Lymph nodes. Cytologic evaluation of fine-needle aspirates from enlarged, infected lymph nodes yields a diagnosis in 67% to
82% of cases (Figure 4).3,11 Aspirates from normal-size lymph nodes will also occasionally reveal organisms, so lymph node fine-needle aspiration is
recommended in all dogs with suspected blastomycosis.24
Figure 4. Cytologic examination of a fine-needle aspirate from an enlarged lymph node in a dog with blastomycosis reveals
Blastomyces organisms (Wright's-Giemsa stain).
Skin. When skin lesions are present, cytologic evaluation of exudates or aspirates from dermal lesions yields positive results
in 85% to 94% of cases.3,11
Lungs. Cytologic examination of samples obtained from the lungs by transtracheal aspiration, bronchoalveolar lavage, and transthoracic
lung aspiration has been evaluated in the diagnosis of pulmonary blastomycosis.9,10,27,28 Although early reports suggested that B. dermatitidis was not likely to be identified in transtracheal wash samples, two recent retrospective studies have demonstrated the organisms
in 69% and 76% of transtracheal wash samples from dogs with radiographically evident pulmonary blastomycosis (Figure 5).9,27 Bronchoalveolar lavage yields similar results and generally superior sample cellularity than transtracheal wash does but
requires general anesthesia.27 Transthoracic fine-needle aspiration of solitary or diffuse pulmonary lesions yields a diagnosis in about 80% of dogs with
pulmonary blastomycosis but occasionally requires acquiring and evaluating multiple samples.10,28 The diagnostic utility of cytologic evaluation of respiratory samples obtained from patients with blastomycosis but without
radiographically apparent lung disease has not been evaluated.
Figure 5. Blastomyces organisms have been phagocytosed by macrophages in this transtracheal wash sample from a dog with pulmonary blastomycosis.
Pyogranulomatous inflammation is evident (Wright's-Giemsa stain; 100X magnification).

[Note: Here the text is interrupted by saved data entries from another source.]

File: src/rtl/assert_macros.svh
// Assertion macros for the RTL file that carries concurrent checks.
`ifndef ASSERT_MACROS_SVH
`define ASSERT_MACROS_SVH

// Checks a property at every rising clock edge outside of reset.
`define ASSERT_CLK(label, clk, rst_n, prop, msg) \
    label: assert property (@(posedge clk) disable iff (!rst_n) (prop)) else $error(msg);

// Checks that an antecedent implies a consequent in the next cycle.
`define ASSERT_NEXT(label, clk, rst_n, ante, cons, msg) \
    label: assert property (@(posedge clk) disable iff (!rst_n) (ante) |=> (cons)) \
        else $error(msg);

`endif

File: src/rtl/b64_pkg.sv
`timescale 1ns / 1ps
// ----------------------------------------------------------------------------
// Base64 codec package
// Shared types, constants and alphabet functions for the streaming codec.
// ----------------------------------------------------------------------------
package b64_pkg;

    localparam int GROUP_W = 24;
    localparam int SIX_W   = 6;
    localparam int BYTE_W  = 8;

    localparam logic [2:0] ENC_RESULTS = 3'd4;
    localparam logic [2:0] DEC_RESULTS = 3'd3;

    typedef logic [BYTE_W-1:0] t_byte;
    typedef logic [SIX_W-1:0]  t_six;

    // A completed group handed from the packer to the emitter.
    typedef struct packed {
        logic [GROUP_W-1:0] bits;
        logic               decode;
        logic               last;
    } t_group;

    // Maps a 6-bit index to its character in the standard alphabet.
    function automatic t_byte six_to_char(input t_six idx);
        t_byte wide;
        wide = {2'b00, idx};
        if (idx < 6'd26) begin
            return wide + 8'h41;
        end else if (idx < 6'd52) begin
            return wide - 8'd26 + 8'h61;
        end else if (idx < 6'd62) begin
            return wide - 8'd52 + 8'h30;
        end else if (idx == 6'd62) begin
            return 8'h2B;
        end else begin
            return 8'h2F;
        end
    endfunction

    // Maps a character to its 6-bit index; characters outside the alphabet map to zero.
    function automatic t_six char_to_six(input t_byte c);
        t_byte v;
        v = 8'h00;
        if (c >= 8'h41 && c <= 8'h5A) begin
            v = c - 8'h41;
        end else if (c >= 8'h61 && c <= 8'h7A) begin
            v = c - 8'h61 + 8'd26;
        end else if (c >= 8'h30 && c <= 8'h39) begin
            v = c - 8'h30 + 8'd52;
        end else if (c == 8'h2B) begin
            v = 8'd62;
        end else if (c == 8'h2F) begin
            v = 8'd63;
        end
        return v[SIX_W-1:0];
    endfunction

endpackage

File: src/rtl/b64_pack.sv
`timescale 1ns / 1ps
// ----------------------------------------------------------------------------
// Base64 group packer
// Holds the mode register and the partial group, and hands complete groups on.
// ----------------------------------------------------------------------------
module b64_pack (
    input  logic              i_clk,
    input  logic              i_rst_n,
    input  logic              i_cfg_we,
    input  logic              i_cfg_wdata,
    input  logic              i_valid,
    input  b64_pkg::t_byte    i_in_byte,
    input  logic              i_in_last,
    output logic              o_stall,
    input  logic              i_emit_free,
    output logic              o_grp_valid,
    output b64_pkg::t_group   o_grp
);
    import b64_pkg::*;

    logic               r_mode;
    logic [GROUP_W-1:0] r_bits;
    logic [1:0]         r_count;
    logic [GROUP_W-1:0] n_bits;
    logic [1:0]         n_count;
    logic [GROUP_W-1:0] merged;
    logic               complete;
    logic               accept;
    t_six               idx;

    assign idx = char_to_six(i_in_byte);

    always_comb begin
        merged = r_bits;
        if (!r_mode) begin
            unique case (r_count)
                2'd0:    merged = r_bits | {i_in_byte, 16'h0000};
                2'd1:    merged = r_bits | {8'h00, i_in_byte, 8'h00};
                2'd2:    merged = r_bits | {16'h0000, i_in_byte};
                default: merged = {i_in_byte, 16'h0000};
            endcase
            complete = (r_count == 2'd2) || i_in_last;
        end else begin
            unique case (r_count)
                2'd0:    merged = r_bits | {idx, 18'h00000};
                2'd1:    merged = r_bits | {6'h00, idx, 12'h000};
                2'd2:    merged = r_bits | {12'h000, idx, 6'h00};
                default: merged = r_bits | {18'h00000, idx};
            endcase
            complete = (r_count == 2'd3);
        end
    end

    assign o_stall     = complete && !i_emit_free;
    assign accept      = i_valid && !o_stall;
    assign o_grp_valid = accept && complete;
    assign o_grp       = '{bits: merged, decode: r_mode, last: i_in_last};

    always_comb begin
        n_bits  = r_bits;
        n_count = r_count;
        if (accept) begin
            if (complete || i_in_last) begin
                n_bits  = '0;
                n_count = 2'd0;
            end else begin
                n_bits  = merged;
                n_count = (!r_mode && r_count == 2'd3) ? 2'd1 : r_count + 2'd1;
            end
        end
    end

    always_ff @(posedge i_clk) begin
        if (!i_rst_n) begin
            r_mode  <= 1'b0;
            r_bits  <= '0;
            r_count <= 2'd0;
        end else if (i_cfg_we) begin
            r_mode  <= i_cfg_wdata;
            r_bits  <= '0;
            r_count <= 2'd0;
        end else begin
            r_bits  <= n_bits;
            r_count <= n_count;
        end
    end

endmodule

File: src/rtl/b64_emit.sv
`timescale 1ns / 1ps
// ----------------------------------------------------------------------------
// Base64 result emitter
// Holds one complete group and sends its characters or bytes one per cycle unless stalled.
// ----------------------------------------------------------------------------
module b64_emit (
    input  logic              i_clk,
    input  logic              i_rst_n,
    input  logic              i_grp_valid,
    input  b64_pkg::t_group   i_grp,
    output logic              o_free,
    output logic              o_valid,
    input  logic              i_stall,
    output b64_pkg::t_byte    o_out_byte,
    output logic              o_run_last,
    output logic              o_stream_end
);
    import b64_pkg::*;

    logic [GROUP_W-1:0] r_bits;
    logic [2:0]         r_left;
    logic               r_decode;
    logic               r_last;
    logic               taken;

    assign o_valid      = (r_left != 3'd0);
    assign taken        = o_valid && !i_stall;
    assign o_free       = !o_valid || (taken && r_left == 3'd1);
    assign o_run_last   = (r_left == 3'd1);
    assign o_stream_end = r_last;
    assign o_out_byte   = r_decode ? r_bits[GROUP_W-1 -: BYTE_W]
                                   : six_to_char(r_bits[GROUP_W-1 -: SIX_W]);

    always_ff @(posedge i_clk) begin
        if (!i_rst_n) begin
            r_left <= 3'd0;
        end else if (i_grp_valid) begin
            r_left <= i_grp.decode ? DEC_RESULTS : ENC_RESULTS;
        end else if (taken) begin
            r_left <= r_left - 3'd1;
        end
    end

    always_ff @(posedge i_clk) begin
        if (i_grp_valid) begin
            r_bits   <= i_grp.bits;
            r_decode <= i_grp.decode;
            r_last   <= i_grp.last;
        end else if (taken) begin
            r_bits <= r_decode ? {r_bits[GROUP_W-BYTE_W-1:0], {BYTE_W{1'b0}}}
                               : {r_bits[GROUP_W-SIX_W-1:0], {SIX_W{1'b0}}};
        end
    end

endmodule

File: src/rtl/base64_stream_codec_core.sv
`timescale 1ns / 1ps
// ----------------------------------------------------------------------------
// Base64 stream codec core
// Encodes bytes to Base64 characters or decodes characters to bytes.
// ----------------------------------------------------------------------------
// Input requests are packed into a group register with no wait; the request that
// completes a group hands it to a result register that drains one result per
// unstalled cycle, and that hand-off waits only while the previous group drains.
// Unstalled, encoding gives four characters per group of three input bytes
// through the single result port, and decoding sustains one
// character per cycle. Writing the mode register clears any partial group.
module base64_stream_codec_core (
    input  logic                i_clk,
    input  logic                i_rst_n,
    input  logic                i_cfg_we,
    input  logic                i_cfg_wdata,
    input  logic                i_valid,
    output logic                o_stall,
    input  logic [7:0]          i_in_byte,
    input  logic                i_in_last,
    output logic                o_valid,
    input  logic                i_stall,
    output logic [7:0]          o_out_byte,
    output logic                o_run_last,
    output logic                o_stream_end
);
    import b64_pkg::*;

`include "assert_macros.svh"

    logic   grp_valid;
    t_group grp;
    logic   emit_free;
    logic   run_done;
    logic   run_mid;

    b64_pack u_pack (
        .i_clk       (i_clk),
        .i_rst_n     (i_rst_n),
        .i_cfg_we    (i_cfg_we),
        .i_cfg_wdata (i_cfg_wdata),
        .i_valid     (i_valid),
        .i_in_byte   (i_in_byte),
        .i_in_last   (i_in_last),
        .o_stall     (o_stall),
        .i_emit_free (emit_free),
        .o_grp_valid (grp_valid),
        .o_grp       (grp)
    );

    b64_emit u_emit (
        .i_clk        (i_clk),
        .i_rst_n      (i_rst_n),
        .i_grp_valid  (grp_valid),
        .i_grp        (grp),
        .o_free       (emit_free),
        .o_valid      (o_valid),
        .i_stall      (i_stall),
        .o_out_byte   (o_out_byte),
        .o_run_last   (o_run_last),
        .o_stream_end (o_stream_end)
    );

    assign run_done = o_valid && !i_stall && o_run_last && !grp_valid;
    assign run_mid  = o_valid && !i_stall && !o_run_last;

    // A group is only handed over when the result register can take it.
    `ASSERT_CLK(a_load_when_free, i_clk, i_rst_n, !grp_valid || emit_free, "group lost")
    // After the final result of a group leaves with no new group, the output goes idle.
    `ASSERT_NEXT(a_idle_after_run, i_clk, i_rst_n, run_done, !o_valid, "extra result")
    // A result that is not the final one of its group is followed by another.
    `ASSERT_NEXT(a_run_continues, i_clk, i_rst_n, run_mid, o_valid, "run cut short")
    `ASSERT_NEXT(a_end_stable, i_clk, i_rst_n, run_mid, $stable(o_stream_end), "end flag moved")

endmodule

File: config.mk
export PLATFORM = sky130hd
export DESIGN_NAME = base64_stream_codec_core
export DESIGN_NICKNAME = d
export VERILOG_FILES = /design/src/rtl/b64_pkg.sv /design/src/rtl/b64_pack.sv /design/src/rtl/b64_emit.sv /design/src/rtl/base64_stream_codec_core.sv
export VERILOG_INCLUDE_DIRS = /design/src /design/src/rtl
export SDC_FILE = /design/constraint.sdc
export NUM_CORES = 1
export LEC_CHECK = 0
export ABC_AREA = 0
export BUFFER_PORTS_ARGS = -buffer_cell sky130_fd_sc_hd__clkbuf_2
export CORE_MARGIN = 3
export CORE_UTILIZATION = 56
export DETAILED_ROUTE_END_ITERATION = 10
export GPL_ROUTABILITY_DRIVEN = 0
export PLACE_DENSITY = 0.77
export RECOVER_POWER = 50
export SYNTH_ARGS = -nofsm -noshare
export SYNTH_HDL_FRONTEND = slang
export SYNTH_HIERARCHICAL = 1
export SYNTH_SLANG_ARGS = --single-unit
File: constraint.sdc
create_clock -name i_clk -period 2.6 [get_ports i_clk]
set_input_delay 0.13 -clock i_clk [delete_from_list [all_inputs] [get_ports i_clk]]
set_output_delay 0.13 -clock i_clk [all_outputs]
set_load 0.05 [all_outputs]
==> metrics.txt <==
Initial DRT Pass Iterations 5; Critical Path Sink Type output port; GR Layer Usage met1 34.0%; Clock Tree Root clkbuf_8; Switching Fraction 41.4%; Power Total 0.00287 W; post-synthesis async set-or-reset flop share 0%; Post-CTS Hold Buffers 0; CP required 2.47 ns; Worst R2R Path Depth 9; P_sw 0.00119 W; CP Capture Point o_out_byte[6]; # DRC 0; grt met3 use 6.26%; die height 92.6 um; vias in the first global route 3,590; die area 8570 um2; CTS tree done; Post-Syn Area 4200 um2; Placed Instance Area 4510 um2; Final Instance Area 4620 um2; first-pass GRT wire length 17,700 um; Synth Flop Type dfxtp_1; Max Clock Skew 0.00607 ns; Final Hold Violating Endpoints 0; worst-path maximum fanout 11; met2 GRT Util 39.2%; critical path class register to output port; vias per inst 6.39; Avg Cell Area, Syn 8.76 um2; row cnt 30; Tmin final 2.48 ns; slew of the pin with the lowest slew margin 0.754 ns; I/O Buffers 26; Clk Latency, worst-skew pair 0.33 ns; fraction of layout cells with a size suffix above 1 17.3%; area grow syn2layout 10.1%; largest cells by area after synthesis edfxtp_1 (19%), dfxtp_1 (14%), ha_1 (7.2%); Core Util, Final 65.8%; status finished clean; Critical Path AT 2.35 ns; R2R setup slack 0.14 ns; width of the chip 92.6 um; FF-to-FF Start u_pack/r_count[0]; Synth area leader edfxtp_1; Worst setup SP type register; Worst Hold Depth 1; peak supply drop 0.271 mV; Clock Power Share 18.3%; CTS Sinks 56; Num CTS Buffers 5; unrepaired setup endpoints after global routing false; Cells after Synth 479; worst r2r dst u_pack/r_bits[12]; Setup Viol. Count Final 0; Final period util 95.2%; fill count 600; initial antenna violation count 0; area share of the largest cell type after synthesis 18.6%; via count 3,896; GRT busiest layer met2; clk slew on worst S/H paths 0.11 ns; Ports 27; Layout Nets 552; pwr/cell area 622 nW/um2; setup TNS 0 ns; Post-DRT Antenna Nets 0; Starting DRT DRC Count 343; largest net degree at the start of global routing 29; Core ar. 7020 um2; MaxCap Viol Count 0; Post-Route WL 10,700 um; Distinct cells, synth 73; total number of yosys warnings 6; leakage power 1.79 nW; Post-synth EDFFs 26; diode count 0; fmax 404 MHz; P_int 0.00168 W; Final Max Slew Viols 0; initial core utilization 59.8%; H-tree depth 2; clk buf depth 2; sequential power share 41.4%; HP Class input pin to register; GRT Util Overall 25.5%; synthesized flop and latch total 56; Logic pwr share 40.3%; Synth Net Count 518; placed wire-length estimate 7920 um; Routed wire per std cell 17.6 um; relative slew slack 49.2%; post-synthesis sequential area ratio 32.9%; total gr overflow 0; Worst setup startpoint u_emit/r_bits[21]
==> timing repair <==
action,4_1_cts,5_1_grt
resized for setup,0,1
setup endpoints to repair,0,4
buffers inserted,0,4
==> cell usage after synthesis (all sizes together), types with 5 or more instances <==
cell type,number
buf,16
a211oi,5
nor3,13
ha,24
a21oi,30
mux2i,18
nor2b,11
inv,20
xnor2,5
clkbuf,14
nor3b,5
o22ai,8
o31ai,10
nor2,22
a22o,11
dfxtp,30
edfxtp,26
nand3,6
o21ai,47
a221oi,5
and2,14
a31oi,5
nand2b,12
or2,6
a21o,5
xor2,5
nand2,43
a22oi,20
==> critical path: stages, from the launching register on <==
cell,delay [ns]
edfxtp_1,0.59
ha_1,0.32
a21o_2,0.24
o2111ai_1,0.19
a221oi_1,0.12
o31ai_2,0.25
clkbuf_2,0.31
==> placed cells by master (no fill, tap or decap), drive strengths merged, types with 11 or more instances in the layout <==
| cell type | n |
|---|---|
| o21ai | 47 |
| nand2 | 43 |
| clkbuf | 35 |
| dfxtp | 30 |
| a21oi | 30 |
| buf | 27 |
| edfxtp | 26 |
| ha | 24 |
| nor2 | 22 |
| inv | 22 |
| a22oi | 20 |
| mux2i | 18 |
| and2 | 14 |
| nor3 | 13 |
| nand2b | 12 |
| a22o | 11 |
| nor2b | 11 |
==> layer usage <==
metal / vias up / share of wire [%]
li1: 1846 / -
met1: 1798 / 43
met2: 214 / 45
met3: 38 / 8.3
met4: 0 / 3.1
met5: - / 0
==> stage by stage <==
stage	setup slack (ns)	instances	hold slack, ns
2_1_floorplan	0.0348	479	0.244
3_3_place_gp	0.236	598	0.333
3_5_place_dp	0.190	598	0.346
4_1_cts	0.0257	606	0.00489
5_1_grt	0.0108	610	0.0605
6_report	0.124	610	0.0374
==> power groups by stage <==
stage               Combinational, W  Sequential, W  Clock (W)
floorplan                   0.000947        0.00115          0
global placement             0.00110        0.00121          0
detailed placement           0.00112        0.00122          0
CTS                          0.00113        0.00120   0.000527
global route                 0.00126        0.00121   0.000561
finish                       0.00116        0.00119   0.000524
==> worst min-delay path by stage <==
stage,slack (ns),from,endpoint
final,0.04,i_in_last,u_emit/o_stream_end
after global routing,0.06,i_in_last,u_emit/o_stream_end
after CTS,0.005,i_in_last,u_emit/o_stream_end
after detailed placement,0.35,i_in_last,u_emit/o_stream_end
after global placement,0.33,i_in_last,u_emit/o_stream_end
after floorplan,0.24,i_rst_n,u_emit/r_left[2]
==> flip-flops by register name (all words and copies together) (netlist names) <==
register	flops
u_emit/o_stream_end	1
u_emit/r_bits	24
u_emit/r_decode	1
u_emit/r_left	3
u_pack/r_bits	24
u_pack/r_count	2
u_pack/r_mode	1
==> cell families (layout without fill, tap and decap cells) <==
logic type | count (synthesis) | after routing | synth area share [%]
adder cells (fa/ha/maj) | 24 | 24 | 7.16
buffers and inverters | 51 | 86 | 5.70
flip-flops | 56 | 56 | 32.9
XOR/XNOR | 10 | 10 | 2.27
AO/OA/AOI/OAI | 174 | 174 | 29.1
multiplexers | 18 | 18 | 4.29
AND/OR/NAND/NOR | 146 | 146 | 18.6
==> layout make-up <==
type | instances | area [um2] | area share [%]
clock buffer | 5 | 68.8 | 1.49
clock inverter | 3 | 25.0 | 0.542
inverter | 21 | 78.8 | 1.71
multi-input combinational | 372 | 2600 | 56.3
sequential | 56 | 1380 | 29.9
tap | 96 | 120 | 2.60
timing repair buffer | 57 | 344 | 7.45
Note: power is estimated with default switching activity, not from simulation.
$ cat config.mk
export PLATFORM = sky130hd
export DESIGN_NAME = signed_int_to_decimal_ascii_top_flat
export DESIGN_NICKNAME = d
export VERILOG_FILES = /design/src/rtl/sitda_pkg.sv /design/src/rtl/sitda_in_if.sv /design/src/rtl/sitda_out_if.sv /design/src/rtl/signed_int_to_decimal_ascii_top.sv /design/src/flat_wrapper.sv
export SDC_FILE = /design/constraint.sdc
export NUM_CORES = 1
export LEC_CHECK = 0
export ABC_AREA = 1
export BUFFER_PORTS_ARGS = -buffer_cell sky130_fd_sc_hd__buf_2
export CAP_MARGIN = 5
export CORE_UTILIZATION = 30
export DETAILED_ROUTE_END_ITERATION = 7
export GPL_ROUTABILITY_DRIVEN = 0
export PLACE_DENSITY = 0.58
export SLEW_MARGIN = 10
export SYNTH_ARGS = -nofsm -noshare
export SYNTH_HDL_FRONTEND = slang
export SYNTH_SLANG_ARGS = --single-unit
$ cat constraint.sdc
create_clock -name clk -period 4.2 [get_ports clk]
set_clock_uncertainty 0.15 [all_clocks]
set_input_delay 0 -clock clk [delete_from_list [all_inputs] [get_ports clk]]
set_output_delay 0 -clock clk [all_outputs]
set_load 0.1 [all_outputs]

Eyes. Most dogs with ocular blastomycosis have concurrent lung, skin, or lymph node involvement, allowing cytologic diagnosis to
be made based on samples collected less invasively from these tissues. Vitreal aspirates and subretinal aspirates have been
recommended in patients with only ocular involvement, but these techniques may threaten vision in an eye that is not already
blind.1,11,12 Cytologic evaluation of vitreal aspirates resulted in organism identification in 100% of five cases in one report (Figure 6).3
Figure 6. Cytologic examination of a vitreal aspirate from a dog with ocular blastomycosis reveals pyogranulomatous inflammation
and Blastomyces organisms (Wright's-Giemsa stain; 50X).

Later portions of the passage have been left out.